Loi n°2018-727 du 10 août 2018 pour un Etat au service d’une société de confiance

Publié le 06/09/18 - Mis à jour le 13/01/22

Parmi l’ensemble des dispositions de la loi pour un Etat au service d’une société de confiance parue cet été, deux articles intéressent directement la fonction publique.

  • Article 42 (sur la fluidification de la dématérialisation): pour mémoire, le code des relations entre le public et l’administration (CRPA) dispose que toute décision prise par une administration comporte la signature de son auteur ainsi que la mention, en caractères lisibles, du prénom, du nom et de la qualité de celui-ci (article L.212-1).  Jusqu’à présent, sous ce régime, l’ensemble des actes de gestion des agents publics restent soumis à l’obligation de signature. Afin que les administrations, dont les collectivités territoriales, puissent se passer de l’exigence de signature pour les décisions des administrations publiques en matière de gestion de leurs agents produites sous forme électronique, le code des relations entre le public et l’administration est modifié.

 

Il s’agit d’une faculté et non d’une obligation pour les administrations. A l’initiative des administrations, ce dispositif se substituerait à la signature manuscrite ou du certificat de signature électronique (considéré comme trop onéreux). Selon les termes du présent article, la décision devrait être produite dans le cadre de systèmes d’information relatifs à la gestion ou à la dématérialisation de processus de gestion des ressources humaines conformes aux exigences de sécurité et d’interopérabilité de l’ordonnance n°2005-1516 du 8 décembre 2005 relative aux échanges électroniques entre les usagers et les autorités administratives et entre les autorités administratives. Comme l’indique l’article, cela s’appliquerait quelles que soient les modalités de notification aux intéressés, y compris par l’intermédiaire d’un téléservice.

 

Dans l’étude d’impact, il est évoqué qu’une « authentification de l’auteur de la décision sera toujours effectuée, dans la mesure où l’auteur de la décision devra rentrer son identifiant et son mot de passe pour valider la décision (dispositif de signature dite « applicative »), le SIRH gardant la trace des actions réalisées par la personne qui s’est connectée, et cette trace étant conservée à des fins d’audit dans une base inaltérable ».

 

  • Article 73 (sur la responsabilité): cet article limite la mise en œuvre de la responsabilité civile des agents publics en absence de faute personnelle détachable. L’article 11 de la loi du 13 juillet 1983 portant droits et obligations des fonctionnaires est modifié en conséquence.

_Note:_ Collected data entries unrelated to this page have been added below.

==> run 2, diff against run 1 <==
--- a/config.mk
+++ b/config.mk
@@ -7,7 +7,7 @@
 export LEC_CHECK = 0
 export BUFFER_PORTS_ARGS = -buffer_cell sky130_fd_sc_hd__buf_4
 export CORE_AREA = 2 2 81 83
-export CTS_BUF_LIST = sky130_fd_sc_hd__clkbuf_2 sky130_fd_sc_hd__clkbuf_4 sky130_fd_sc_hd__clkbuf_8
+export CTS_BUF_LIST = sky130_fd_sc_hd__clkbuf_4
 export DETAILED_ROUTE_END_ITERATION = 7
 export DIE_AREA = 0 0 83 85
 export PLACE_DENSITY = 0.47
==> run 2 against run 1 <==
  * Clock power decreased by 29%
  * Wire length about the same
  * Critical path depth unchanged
===== src/flat_wrapper.sv =====
// flat-port wrapper written by rule: the top's interface ports become plain ports
module flappy_physics_flat 
#(
    parameter int unsigned FRAME_DIV    = 833333,
    parameter int unsigned BIRD_X       = 200,
    parameter int unsigned BIRD_Y0      = 240,
    parameter int unsigned FLOOR_Y      = 470,
    parameter int unsigned GRAVITY      = 1,
    parameter int unsigned FLAP_V       = 8,
    parameter int unsigned VMAX         = 10,
    parameter int unsigned PIPE_SPEED   = 2,
    parameter int unsigned PIPE_X0      = 640,
    parameter int unsigned PIPE_SPACING = 320
)
  (Clk, Reset, bus_Flap, bus_q_I, bus_q_EN, bus_q_End, bus_XBird, bus_YBird, bus_XPipe1, bus_YPipe1, bus_XPipe2, bus_YPipe2, bus_Frame);
  flappy_physics_if bus_i ();
  input  logic Clk;
  input  logic Reset;
  input wire logic [$bits(bus_i.Flap)-1:0] bus_Flap;
  input wire logic [$bits(bus_i.q_I)-1:0] bus_q_I;
  input wire logic [$bits(bus_i.q_EN)-1:0] bus_q_EN;
  input wire logic [$bits(bus_i.q_End)-1:0] bus_q_End;
  output wire logic [$bits(bus_i.XBird)-1:0] bus_XBird;
  output wire logic [$bits(bus_i.YBird)-1:0] bus_YBird;
  output wire logic [$bits(bus_i.XPipe1)-1:0] bus_XPipe1;
  output wire logic [$bits(bus_i.YPipe1)-1:0] bus_YPipe1;
  output wire logic [$bits(bus_i.XPipe2)-1:0] bus_XPipe2;
  output wire logic [$bits(bus_i.YPipe2)-1:0] bus_YPipe2;
  output wire logic [$bits(bus_i.Frame)-1:0] bus_Frame;
  assign bus_i.Flap = bus_Flap;
  assign bus_i.q_I = bus_q_I;
  assign bus_i.q_EN = bus_q_EN;
  assign bus_i.q_End = bus_q_End;
  assign bus_XBird = bus_i.XBird;
  assign bus_YBird = bus_i.YBird;
  assign bus_XPipe1 = bus_i.XPipe1;
  assign bus_YPipe1 = bus_i.YPipe1;
  assign bus_XPipe2 = bus_i.XPipe2;
  assign bus_YPipe2 = bus_i.YPipe2;
  assign bus_Frame = bus_i.Frame;
  flappy_physics #(.FRAME_DIV(FRAME_DIV), .BIRD_X(BIRD_X), .BIRD_Y0(BIRD_Y0), .FLOOR_Y(FLOOR_Y), .GRAVITY(GRAVITY), .FLAP_V(FLAP_V), .VMAX(VMAX), .PIPE_SPEED(PIPE_SPEED), .PIPE_X0(PIPE_X0), .PIPE_SPACING(PIPE_SPACING)) u_core (.Clk(Clk), .Reset(Reset), .bus(bus_i));
endmodule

La précision apportée à cet article, relatif aussi à la protection fonctionnelle, dispose que « sauf en cas de faute personnelle détachable de l’exercice de ses fonctions, la responsabilité civile du fonctionnaire ne peut être engagée par un tiers devant les juridictions judiciaires pour une faute commise dans l’exercice de ses fonctions ». Ce dispositif prend en compte les évolutions jurisprudentielles et tendrait à ne rendre possible la mise en œuvre de la responsabilité civile d’un agent que dans les cas où la protection fonctionnelle est exclue. « Ces dispositions s’appliqueraient également aux contractuels de la fonction publique par le truchement d’un renvoi opéré à l’article 32 de la loi « Le Pors ».